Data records
+-------+

## config.mk

```make
export PLATFORM = sky130hd
export DESIGN_NAME = seq_alu32
export DESIGN_NICKNAME = d
export VERILOG_FILES = /design/src/rtl/seq_alu_pkg.sv /design/src/rtl/seq_alu_slice.sv /design/src/rtl/seq_alu_flags.sv /design/src/rtl/seq_alu32.sv
export SDC_FILE = /design/constraint.sdc
export NUM_CORES = 1
export LEC_CHECK = 0
export ABC_AREA = 1
export BUFFER_PORTS_ARGS = -buffer_cell sky130_fd_sc_hd__buf_2
export CORE_MARGIN = 3
export CORE_UTILIZATION = 55
export DETAILED_ROUTE_END_ITERATION = 12
export GPL_TIMING_DRIVEN = 0
export PLACE_DENSITY = 0.83
export SETUP_SLACK_MARGIN = 0.05
export SLEW_MARGIN = 10
export SYNTH_ARGS = -nofsm -noshare
export SYNTH_HDL_FRONTEND = slang
export SYNTH_SLANG_ARGS = --single-unit
```

## constraint.sdc

```tcl
create_clock -name clk -period 5.3 [get_ports clk]
set_clock_uncertainty 0.15 [all_clocks]
set_input_delay 1.06 -clock clk [delete_from_list [all_inputs] [get_ports clk]]
set_output_delay 1.06 -clock clk [all_outputs]
set_load 0.01 [all_outputs]
```

## src/rtl/seq_alu_pkg.sv

```systemverilog
package seq_alu_pkg;

    localparam int ALU_WORD_W = 32;
    localparam int ALU_LANE_W = 8;

    typedef enum logic [2:0] {
        OP_ADD = 3'd0,
        OP_SUB = 3'd1,
        OP_AND = 3'd2,
        OP_OR  = 3'd3,
        OP_XOR = 3'd4
    } alu_op_e;

    typedef enum logic [1:0] {
        SZ_BYTE = 2'd0,
        SZ_WORD = 2'd1,
        SZ_LONG = 2'd2
    } alu_size_e;

    typedef struct packed {
        logic x;
        logic n;
        logic z;
        logic v;
        logic c;
    } ccr_t;

endpackage

```

## src/rtl/seq_alu_slice.sv

```systemverilog
// One pass of the narrow datapath: add/sub/logic over W bits, with the
// carry and overflow of the low lane reported separately for byte sizes.
module seq_alu_slice
    import seq_alu_pkg::*;
#(
    parameter int W      = 16,
    parameter int LANE_W = 8
) (
    input  alu_op_e          op,
    input  logic [W-1:0]     a,
    input  logic [W-1:0]     b,
    input  logic             cin,
    output logic [W-1:0]     res,
    output logic             is_arith,
    output logic             c_lane,
    output logic             v_lane,
    output logic             c_top,
    output logic             v_top
);
    logic [W:0]      full_ext;
    logic [LANE_W:0] lane_ext;
    logic            sgn_top;
    logic            sgn_lane;

    always_comb begin
        full_ext = '0;
        lane_ext = '0;
        case (op)
            OP_ADD: begin
                full_ext = {1'b0, a} + {1'b0, b} + {{W{1'b0}}, cin};
                lane_ext = {1'b0, a[LANE_W-1:0]} + {1'b0, b[LANE_W-1:0]}
                         + {{LANE_W{1'b0}}, cin};
            end
            OP_SUB: begin
                full_ext = {1'b0, a} - {1'b0, b} - {{W{1'b0}}, cin};
                lane_ext = {1'b0, a[LANE_W-1:0]} - {1'b0, b[LANE_W-1:0]}
                         - {{LANE_W{1'b0}}, cin};
            end
            OP_AND:  full_ext = {1'b0, a & b};
            OP_OR:   full_ext = {1'b0, a | b};
            default: full_ext = {1'b0, a ^ b};
        endcase
    end

    assign res      = full_ext[W-1:0];
    assign is_arith = (op == OP_ADD) || (op == OP_SUB);

    // Signed overflow: operands agree (add) or differ (sub) in sign and
    // the result sign departs from the destination sign.
    assign sgn_top  = (op == OP_ADD) ? (a[W-1] == b[W-1]) : (a[W-1] != b[W-1]);
    assign sgn_lane = (op == OP_ADD) ? (a[LANE_W-1] == b[LANE_W-1])
                                     : (a[LANE_W-1] != b[LANE_W-1]);

    assign c_top  = is_arith & full_ext[W];
    assign c_lane = is_arith & lane_ext[LANE_W];
    assign v_top  = is_arith & sgn_top  & (full_ext[W-1] != a[W-1]);
    assign v_lane = is_arith & sgn_lane & (lane_ext[LANE_W-1] != a[LANE_W-1]);

endmodule

```

## src/rtl/seq_alu_flags.sv

```systemverilog
// Builds the condition codes for the pass that completes an operation.
module seq_alu_flags
    import seq_alu_pkg::*;
#(
    parameter int W      = 16,
    parameter int LANE_W = 8
) (
    input  alu_size_e        size_sel,
    input  logic             is_arith,
    input  logic [W-1:0]     res,
    input  logic             c_lane,
    input  logic             v_lane,
    input  logic             c_top,
    input  logic             v_top,
    input  logic             lo_zero,
    input  logic             x_keep,
    output ccr_t             ccr
);
    logic lane_zero;
    logic full_zero;

    assign lane_zero = (res[LANE_W-1:0] == '0);
    assign full_zero = (res == '0);

    always_comb begin
        ccr = '0;
        case (size_sel)
            SZ_BYTE: begin
                ccr.n = res[LANE_W-1];
                ccr.z = lane_zero;
                ccr.v = v_lane;
                ccr.c = c_lane;
            end
            SZ_WORD: begin
                ccr.n = res[W-1];
                ccr.z = full_zero;
                ccr.v = v_top;
                ccr.c = c_top;
            end
            default: begin
                ccr.n = res[W-1];
                ccr.z = full_zero & lo_zero;
                ccr.v = v_top;
                ccr.c = c_top;
            end
        endcase
        ccr.x = is_arith ? ccr.c : x_keep;
    end

endmodule

```

## src/rtl/seq_alu32.sv

```systemverilog
module seq_alu32
    import seq_alu_pkg::*;
#(
    parameter int DATA_W = ALU_WORD_W,
    parameter int BYTE_W = ALU_LANE_W
) (
    input  logic              clk,
    input  logic              rst_n,
    input  logic              start,
    input  logic [2:0]        op,
    input  logic [1:0]        size,
    input  logic [DATA_W-1:0] src,
    input  logic [DATA_W-1:0] dst,
    input  logic              x_in,
    output logic [DATA_W-1:0] result,
    output logic [4:0]        flags,
    output logic              done
);
    localparam int HALF_W = DATA_W / 2;

    typedef struct packed {
        logic              busy;
        logic              done;
        alu_op_e           op;
        logic              x;
        logic [HALF_W-1:0] src_hi;
        logic [HALF_W-1:0] dst_hi;
        logic [HALF_W-1:0] res_lo;
        logic              carry;
        logic              lo_zero;
        logic [DATA_W-1:0] result;
        ccr_t              ccr;
    } state_t;

    state_t state_d, state_q;

    alu_op_e           sl_op;
    logic [HALF_W-1:0] sl_a, sl_b, sl_res;
    logic              sl_cin, sl_arith;
    logic              sl_c_lane, sl_v_lane, sl_c_top, sl_v_top;
    alu_size_e         eff_size;
    logic              x_keep;
    ccr_t              pass_ccr;
    logic              busy;

    // Second pass (busy) replays the latched high halves with the carry.
    always_comb begin
        if (state_q.busy) begin
            sl_op    = state_q.op;
            sl_a     = state_q.dst_hi;
            sl_b     = state_q.src_hi;
            sl_cin   = state_q.carry;
            eff_size = SZ_LONG;
            x_keep   = state_q.x;
        end else begin
            sl_op    = alu_op_e'(op);
            sl_a     = dst[HALF_W-1:0];
            sl_b     = src[HALF_W-1:0];
            sl_cin   = 1'b0;
            eff_size = size[1] ? SZ_LONG : alu_size_e'(size);
            x_keep   = x_in;
        end
    end

    seq_alu_slice #(.W(HALF_W), .LANE_W(BYTE_W)) u_slice (
        .op       (sl_op),
        .a        (sl_a),
        .b        (sl_b),
        .cin      (sl_cin),
        .res      (sl_res),
        .is_arith (sl_arith),
        .c_lane   (sl_c_lane),
        .v_lane   (sl_v_lane),
        .c_top    (sl_c_top),
        .v_top    (sl_v_top)
    );

    seq_alu_flags #(.W(HALF_W), .LANE_W(BYTE_W)) u_flags (
        .size_sel (eff_size),
        .is_arith (sl_arith),
        .res      (sl_res),
        .c_lane   (sl_c_lane),
        .v_lane   (sl_v_lane),
        .c_top    (sl_c_top),
        .v_top    (sl_v_top),
        .lo_zero  (state_q.lo_zero),
        .x_keep   (x_keep),
        .ccr      (pass_ccr)
    );

    always_comb begin
        state_d      = state_q;
        state_d.done = 1'b0;
        if (state_q.busy) begin
            state_d.busy   = 1'b0;
            state_d.done   = 1'b1;
            state_d.result = {sl_res, state_q.res_lo};
            state_d.ccr    = pass_ccr;
        end else if (start) begin
            if (size[1]) begin
                state_d.busy    = 1'b1;
                state_d.op      = alu_op_e'(op);
                state_d.x       = x_in;
                state_d.src_hi  = src[DATA_W-1:HALF_W];
                state_d.dst_hi  = dst[DATA_W-1:HALF_W];
                state_d.res_lo  = sl_res;
                state_d.carry   = sl_c_top;
                state_d.lo_zero = (sl_res == '0);
            end else begin
                state_d.done = 1'b1;
                state_d.ccr  = pass_ccr;
                if (size[0]) begin
                    state_d.result = {dst[DATA_W-1:HALF_W], sl_res};
                end else begin
                    state_d.result = {dst[DATA_W-1:BYTE_W], sl_res[BYTE_W-1:0]};
                end
            end
        end
    end

    always_ff @(posedge clk or negedge rst_n) begin
        if (!rst_n) begin
            state_q <= '0;
        end else begin
            state_q <= state_d;
        end
    end

    assign busy   = state_q.busy;
    assign result = state_q.result;
    assign flags  = state_q.ccr;
    assign done   = state_q.done;

endmodule

```

==> impl_metrics.prom, run 1 <==
# TYPE chip_impl_metric gauge
chip_impl_metric{name="area_occupied_by_multi_input_gates",unit="mm2"} 0.00422
chip_impl_metric{name="grt_start_max_net_pins",unit=""} 67
chip_impl_metric{name="drtAntennaViolNets",unit=""} 0
chip_impl_metric{name="cellPowerDensity",unit="mW/mm2"} 317
chip_impl_metric{name="finalSetupTns",unit="ns"} 0
chip_impl_info{name="critPathCaptureType",value="register"} 1
chip_impl_metric{name="fp.dieArea",unit="mm2"} 0.0154
chip_impl_info{name="crit_path_top_delay_cell",value="clkbuf_1"} 1
chip_impl_metric{name="drt_iter0_drc",unit=""} 912
chip_impl_metric{name="cts_inserted_buffers",unit=""} 9
chip_impl_metric{name="start_util",unit=""} 0.571
chip_impl_metric{name="timing.critical_path.slowest_cell_delay",unit="ns"} 0.53
chip_impl_metric{name="final_cells",unit=""} 1455
chip_impl_metric{name="place_hpwl",unit="mm"} 19.1
chip_impl_info{name="critPathKind",value="register to register"} 1
chip_impl_metric{name="timing.critical_path.buf_inv",unit=""} 4
chip_impl_metric{name="final_hold_viol_count",unit=""} 0
chip_impl_metric{name="synth-edff-count",unit=""} 0
chip_impl_metric{name="async_flop_share",unit=""} 1.00
chip_impl_metric{name="syn_nets",unit=""} 1290
chip_impl_metric{name="number_of_global_route_vias_before_repair",unit=""} 7354
chip_impl_metric{name="dp.cells",unit=""} 1439
chip_impl_info{name="outcome",value="complete, no violations"} 1
chip_impl_metric{name="ys_seq_area_frac",unit=""} 0.303
chip_impl_metric{name="grt_antenna_before_repair",unit=""} 0
chip_impl_metric{name="grt_first_pass_wirelength",unit="mm"} 37.2
chip_impl_metric{name="worst_setup_hold_path_clk_slew",unit="ns"} 0.07
chip_impl_metric{name="detail_route.wirelength",unit="mm"} 24.0
chip_impl_metric{name="final_layout_size_suffix_gt1_frac",unit=""} 0.169
chip_impl_metric{name="die_h",unit="um"} 124
chip_impl_metric{name="post_synth_num_cell_types",unit=""} 37
chip_impl_metric{name="hold_path_depth",unit=""} 2
chip_impl_metric{name="holdBufCountCts",unit=""} 0
chip_impl_info{name="path_delay_family",value="simple AND/OR/NAND/NOR gates"} 1
chip_impl_info{name="ys.flop_type",value="dfrtp_1"} 1
chip_impl_metric{name="timing.final.crit_period",unit="ns"} 4.85
chip_impl_metric{name="worstMarginPinSlew",unit="ns"} 0.962
chip_impl_info{name="timing.critical_path.cells",value="buf_6 > clkbuf_1 > clkbuf_1 > nand2_1 > fa_1 > fa_1 > inv_1 > nand2_1 > nand2_1 > nand2_1 > nand2_1 > nand3_1 > or2_0 > nand3_1 > nand2_1 > nor2_1 > nand2_1 > nor2_1 > nand2_1 > a21oi_1 > nor2_1 > nor2_1"} 1
chip_impl_metric{name="drt_pass1_iterations",unit=""} 6
chip_impl_info{name="hold_path_end",value="state_q[74]"} 1
chip_impl_info{name="cp_common_cell",value="nand2_1"} 1
chip_impl_metric{name="rr_worst_depth",unit=""} 22
chip_impl_metric{name="globalplace.congestion",unit=""} 1.01
chip_impl_metric{name="crit_path_max_fanout",unit=""} 10
chip_impl_metric{name="seq_area",unit="mm2"} 0.00233
chip_impl_metric{name="worst_skew_pair.late_latency",unit="ns"} 0.34
chip_impl_metric{name="antenna-diode-count",unit=""} 0
chip_impl_metric{name="area_post_placement",unit="mm2"} 0.00848
chip_impl_metric{name="drc",unit=""} 0
chip_impl_metric{name="r2r_slack",unit="ns"} 0.45
chip_impl_metric{name="postLayoutCellArea",unit="mm2"} 0.00878
chip_impl_info{name="worstReg2RegStart",value="busy"} 1
chip_impl_metric{name="fin_crit_sh",unit=""} 0.915
chip_impl_metric{name="clkSinkCount",unit=""} 93
chip_impl_metric{name="total_congestion_overflow",unit=""} 0
chip_impl_metric{name="grt_usage",unit=""} 0.315
chip_impl_metric{name="fp.dieW",unit="um"} 124
chip_impl_metric{name="max_freq",unit="MHz"} 206
chip_impl_metric{name="fin_worst_hold_slack",unit="ns"} 0.319
chip_impl_info{name="startpoint_of_the_lowest_slack_hold_path",value="state_q[74]"} 1
chip_impl_info{name="clockRootBuffer",value="clkbuf_16"} 1
chip_impl_metric{name="via_count",unit=""} 7995
chip_impl_metric{name="fillCellCount",unit=""} 1248
chip_impl_metric{name="placementRows",unit=""} 42
chip_impl_metric{name="post_cts.repair.setup_buffers",unit=""} 0
chip_impl_metric{name="cap_viol_max_count",unit=""} 0
chip_impl_metric{name="final-setup-viol-count",unit=""} 0
chip_impl_metric{name="max-slew-margin-rel",unit=""} 0.352
chip_impl_info{name="r2r_end",value="flags[2]"} 1
chip_impl_metric{name="wl_per_cell",unit="um"} 16.5
chip_impl_metric{name="postLayoutCoreUtil",unit=""} 0.653
chip_impl_metric{name="port-buffer-count",unit=""} 109
chip_impl_metric{name="cts-resized-gates",unit=""} 0
chip_impl_metric{name="ioPinCount",unit=""} 111
chip_impl_metric{name="leakagePower",unit="uW"} 0.00490
chip_impl_info{name="tritoncts",value="yes"} 1
chip_impl_metric{name="design.final.nets",unit=""} 1411
chip_impl_metric{name="max_root_sink_buffers",unit=""} 2
chip_impl_metric{name="drt-vias-per-instance",unit=""} 5.49
chip_impl_metric{name="postSynthCellCount",unit=""} 1153
chip_impl_metric{name="worst-endpoint-arrival",unit="ns"} 4.98
chip_impl_info{name="rsz0062_at_grt",value="no"} 1
chip_impl_metric{name="timing.final.max_slew_violations",unit=""} 0
chip_impl_metric{name="yosysWarningCount",unit=""} 0
chip_impl_metric{name="placeableCoreArea",unit="mm2"} 0.0135
chip_impl_metric{name="cp.required",unit="ns"} 5.43
chip_impl_metric{name="flow.area_growth_from_synthesis",unit="%"} 14.3
chip_impl_metric{name="synth_seq_cells",unit=""} 93
chip_impl_metric{name="htree_levels",unit=""} 3
chip_impl_metric{name="synth.cell_area",unit="mm2"} 0.00768
chip_impl_info{name="holdCritPathClass",value="register to register"} 1
chip_impl_metric{name="ir_worst_vdd",unit="V"} 0.000243
chip_impl_info{name="crit_path_start_kind",value="register"} 1
chip_impl_metric{name="synthesis.area_per_instance",unit="um2"} 6.66
-- Yosys cell counts, types with 3 or more instances --
cell type  count  area share
nand2_1      358        0.17
inv_1        179       0.087
dfrtp_1       93        0.30
o21ai_0       88       0.057
nor2_1        77       0.038
nand3_1       68       0.044
ha_1          60       0.098
a21oi_1       41       0.027
buf_4         38       0.037
or2_2         33       0.027
clkbuf_1      29       0.014
o221ai_1      18       0.021
o211ai_1      14       0.014
nand4_1        8      0.0065
nand3b_1       6      0.0059
buf_2          4      0.0026
fa_1           4       0.010
nand2_2        4      0.0033
and2_1         3      0.0024
buf_6          3      0.0044
xor2_1         3      0.0034
-- worst max path at each step --
stage	startpoint	cells past startpoint	to
after CTS	busy	22	flags[2]
after global routing	busy	22	flags[2]
after detailed placement	busy	22	flags[2]
after global placement	busy	22	flags[2]
after floorplan	dst[0]	20	flags[2]
final	busy	22	flags[2]
-- cell usage in the layout, fill, tap and decap left out, types with 18 or more instances in the layout --
cell type / count
nand3_1: 68
nor2_1: 77
o21ai_0: 88
buf_4: 39
a21oi_1: 41
ha_1: 60
buf_2: 112
nand2_1: 358
dfrtp_1: 93
clkbuf_1: 29
or2_2: 33
o221ai_1: 18
inv_1: 179
-- where the power goes --
group          internal, uW  switching, uW  leakage (uW)
sequential              846           78.1       0.00116
combinational           459            750       0.00360
clock                   336            313      0.000146
total                  1640           1140       0.00490
-- area by class of cell --
type | instances | share of cell area
clock buffer | 9 | 0.0256
timing repair buffer | 110 | 0.0655
buffer | 75 | 0.0514
multi-input combinational | 803 | 0.481
tap | 176 | 0.0251
clock inverter | 7 | 0.00912
inverter | 182 | 0.0778
sequential | 93 | 0.265
-- per-stage QoR --
step           setup WS, ns  power, uW
4_1_cts               0.575       2760
3_5_place_dp          0.612       2110
5_1_grt               0.134       2970
6_report              0.448       2780
2_1_floorplan          1.51       1750
3_3_place_gp          0.662       2090
-- layer usage --
| metal | track usage | part of all wire | up-vias |
|---|---|---|---|
| met5 | 0 | 0 | - |
| met4 | 0.108 | 0.031 | 0 |
| met3 | 0.0677 | 0.11 | 61 |
| met2 | 0.507 | 0.46 | 460 |
| met1 | 0.422 | 0.40 | 3643 |
| li1 | - | - | 3831 |
-- worst min-delay path: cells and delay by family, from the launching register on --
kind | cells | cell delay [ns]
flip-flops | 1 | 0.34
AND/OR/NAND/NOR | 2 | 0.10
-- logic make-up after synthesis --
logic type / count (synthesis) / synth area share
xor+xnor: 4 / 0.00456
compound gates: 171 / 0.128
fa+ha+maj: 64 / 0.108
buf+inv: 257 / 0.148
simple gates: 564 / 0.308
flops: 93 / 0.303
-- sequential cells by signal (all words and copies together), names as in the netlist --
signal and count:
done 1, busy 1, flags 5, state_q 54, result 32
(Power assumes the default switching activity.)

+-------+

▶ **EXERCISE GOAL**
Among the records, find all lines that include the string "with" and return them.

▶ **OUTPUT BELOW**
// One pass of the narrow datapath: add/sub/logic over W bits, with the
    // Second pass (busy) replays the latched high halves with the carry.
-- Yosys cell counts, types with 3 or more instances --
-- cell usage in the layout, fill, tap and decap left out, types with 18 or more instances in the layout --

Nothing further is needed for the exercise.